Exercise brief:
In the entries below, find the line with "asynchronous active-low reset" and the line with "session's final word". Reproduce those two lines and every line between them exactly, and nothing more.

Extracted data:
$ cat src/rtl/instruction_encoder.sv
// instruction_encoder: packs instruction fields into 16-bit words, buffers them in a small
// FIFO and streams them into instruction memory starting at a captured base address.
//
// Optional feature: define ENC_ILLEGAL_CHECK_EN to drop opcode=000 words and raise the
// sticky err_illegal flag (the err_illegal port exists only in that build).
//
// Ports:
//   clk, rst_n              clock, asynchronous active-low reset
//   start, base_addr        open a load session (IDLE only), first write address
//   in_valid/in_ready       field-input handshake, in_last marks the session's final word
//   opcode..imm5            instruction fields to encode
//   mem_we/mem_addr/
//   mem_wdata/mem_ready     instruction-memory write port
//   busy, done, word_count  session status
//   err_illegal             sticky illegal-opcode flag (ENC_ILLEGAL_CHECK_EN only)
module instruction_encoder #(
   parameter int unsigned ADDR_W = 8,
   parameter int unsigned DEPTH  = 4
) (
   input  logic              clk,
   input  logic              rst_n,
   input  logic              start,
   input  logic [ADDR_W-1:0] base_addr,
   input  logic              in_valid,
   output logic              in_ready,
   input  logic              in_last,
   input  logic [2:0]        opcode,
   input  logic [1:0]        op,
   input  logic [2:0]        Rn,
   input  logic [2:0]        Rd,
   input  logic [1:0]        sh,
   input  logic [2:0]        Rm,
   input  logic [7:0]        imm8,
   input  logic [4:0]        imm5,
   output logic              mem_we,
   output logic [ADDR_W-1:0] mem_addr,
   output logic [15:0]       mem_wdata,
   input  logic              mem_ready,
   output logic              busy,
   output logic              done,
   output logic [ADDR_W:0]   word_count
`ifdef ENC_ILLEGAL_CHECK_EN
   ,
   output logic              err_illegal
`endif
);

   localparam int unsigned PtrW = $clog2(DEPTH);
   localparam int unsigned CntW = PtrW + 1;
   localparam int unsigned WcW  = ADDR_W + 1;

   typedef enum logic [1:0] {StIdle, StRun, StDrain, StDone} state_e;

   state_e              state_q, state_d;
   logic [15:0]         fifo_q [DEPTH];
   logic [PtrW-1:0]     wr_ptr_q, rd_ptr_q;
   logic [CntW-1:0]     cnt_q;
   logic [ADDR_W-1:0]   addr_q;
   logic [ADDR_W:0]     wc_q;
   logic [15:0]         enc_word;
   logic                fifo_empty, fifo_full;
   logic                accept, push, pop, start_ok;

   assign fifo_empty = (cnt_q == '0);
   assign fifo_full  = (cnt_q == CntW'(DEPTH));
   assign start_ok   = (state_q == StIdle) && start;

   // No bypass when full: a pop in the same cycle does not open the input.
   assign in_ready = (state_q == StRun) && !fifo_full;
   assign accept   = in_valid && in_ready;
   assign mem_we   = ((state_q == StRun) || (state_q == StDrain)) && !fifo_empty;
   assign pop      = mem_we && mem_ready;

   // Gated so the write port reads zero whenever nothing is buffered (incl. reset).
   assign mem_wdata  = fifo_empty ? 16'h0000 : fifo_q[rd_ptr_q];
   assign mem_addr   = addr_q;
   assign word_count = wc_q;
   assign busy       = (state_q != StIdle);
   assign done       = (state_q == StDone);

   always_comb begin
      enc_word = {opcode, op, Rn, Rd, sh, Rm};
      if (opcode == 3'b110 && op == 2'b10) begin
         enc_word = {opcode, op, Rn, imm8};
      end else if (opcode == 3'b011 || opcode == 3'b100) begin
         enc_word = {opcode, op, Rn, Rd, imm5};
      end
   end

`ifdef ENC_ILLEGAL_CHECK_EN
   logic illegal;
   logic err_q;

   assign illegal     = (opcode == 3'b000);
   assign push        = accept && !illegal;
   assign err_illegal = err_q;

   always_ff @(posedge clk or negedge rst_n) begin
      if (!rst_n) begin
         err_q <= 1'b0;
      end else if (start_ok) begin
         err_q <= 1'b0;
      end else if (accept && illegal) begin
         err_q <= 1'b1;
      end
   end
`else
   assign push = accept;
`endif

   always_comb begin
      state_d = state_q;
      unique case (state_q)
         StIdle:  if (start) state_d = StRun;
         // An illegal last word still ends the input phase.
         StRun:   if (accept && in_last) state_d = StDrain;
         StDrain: if (fifo_empty) state_d = StDone;
         StDone:  state_d = StIdle;
         default: state_d = StIdle;
      endcase
   end

   always_ff @(posedge clk or negedge rst_n) begin
      if (!rst_n) begin
         state_q  <= StIdle;
         wr_ptr_q <= '0;
         rd_ptr_q <= '0;
         cnt_q    <= '0;
         addr_q   <= '0;
         wc_q     <= '0;
      end else begin
         state_q <= state_d;
         if (push) wr_ptr_q <= wr_ptr_q + PtrW'(1);
         if (pop)  rd_ptr_q <= rd_ptr_q + PtrW'(1);
         if (push && !pop) begin
            cnt_q <= cnt_q + CntW'(1);
         end else if (pop && !push) begin
            cnt_q <= cnt_q - CntW'(1);
         end
         if (start_ok) begin
            addr_q <= base_addr;
            wc_q   <= '0;
         end else if (pop) begin
            addr_q <= addr_q + ADDR_W'(1);
            wc_q   <= wc_q + WcW'(1);
         end
      end
   end

   // Storage needs no reset: occupancy gates every read.
   always_ff @(posedge clk) begin
      if (push) fifo_q[wr_ptr_q] <= enc_word;
   end

endmodule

Exercise output:
//   clk, rst_n              clock, asynchronous active-low reset
//   start, base_addr        open a load session (IDLE only), first write address
//   in_valid/in_ready       field-input handshake, in_last marks the session's final word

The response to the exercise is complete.